[[ DATA TO EXAMINE open ]]
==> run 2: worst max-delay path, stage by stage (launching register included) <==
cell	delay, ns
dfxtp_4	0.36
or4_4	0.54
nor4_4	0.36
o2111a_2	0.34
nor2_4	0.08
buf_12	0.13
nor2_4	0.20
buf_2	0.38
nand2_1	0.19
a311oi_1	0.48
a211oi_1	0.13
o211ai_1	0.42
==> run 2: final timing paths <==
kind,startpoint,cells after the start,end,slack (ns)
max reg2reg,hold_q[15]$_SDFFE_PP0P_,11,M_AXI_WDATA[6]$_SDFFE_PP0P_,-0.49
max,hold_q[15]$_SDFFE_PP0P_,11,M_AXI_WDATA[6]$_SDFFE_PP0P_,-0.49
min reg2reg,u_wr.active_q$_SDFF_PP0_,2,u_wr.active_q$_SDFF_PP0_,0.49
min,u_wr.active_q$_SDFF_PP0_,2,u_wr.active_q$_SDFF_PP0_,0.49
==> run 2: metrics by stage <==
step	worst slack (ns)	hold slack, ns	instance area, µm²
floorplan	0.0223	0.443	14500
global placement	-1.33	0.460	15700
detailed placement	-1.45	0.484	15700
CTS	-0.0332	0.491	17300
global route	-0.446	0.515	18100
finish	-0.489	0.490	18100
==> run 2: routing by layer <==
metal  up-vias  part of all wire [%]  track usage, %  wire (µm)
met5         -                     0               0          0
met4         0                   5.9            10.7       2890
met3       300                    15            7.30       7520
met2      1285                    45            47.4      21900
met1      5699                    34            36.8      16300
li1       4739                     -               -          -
[[ DATA TO EXAMINE closed ]]
*ACTION ITEM:*
Output only the lines running from the line with "run 2: final" through the final line of the data, inclusive.

*EXERCISE SOLUTION:*
==> run 2: final timing paths <==
kind,startpoint,cells after the start,end,slack (ns)
max reg2reg,hold_q[15]$_SDFFE_PP0P_,11,M_AXI_WDATA[6]$_SDFFE_PP0P_,-0.49
max,hold_q[15]$_SDFFE_PP0P_,11,M_AXI_WDATA[6]$_SDFFE_PP0P_,-0.49
min reg2reg,u_wr.active_q$_SDFF_PP0_,2,u_wr.active_q$_SDFF_PP0_,0.49
min,u_wr.active_q$_SDFF_PP0_,2,u_wr.active_q$_SDFF_PP0_,0.49
==> run 2: metrics by stage <==
step	worst slack (ns)	hold slack, ns	instance area, µm²
floorplan	0.0223	0.443	14500
global placement	-1.33	0.460	15700
detailed placement	-1.45	0.484	15700
CTS	-0.0332	0.491	17300
global route	-0.446	0.515	18100
finish	-0.489	0.490	18100
==> run 2: routing by layer <==
metal  up-vias  part of all wire [%]  track usage, %  wire (µm)
met5         -                     0               0          0
met4         0                   5.9            10.7       2890
met3       300                    15            7.30       7520
met2      1285                    45            47.4      21900
met1      5699                    34            36.8      16300
li1       4739                     -               -          -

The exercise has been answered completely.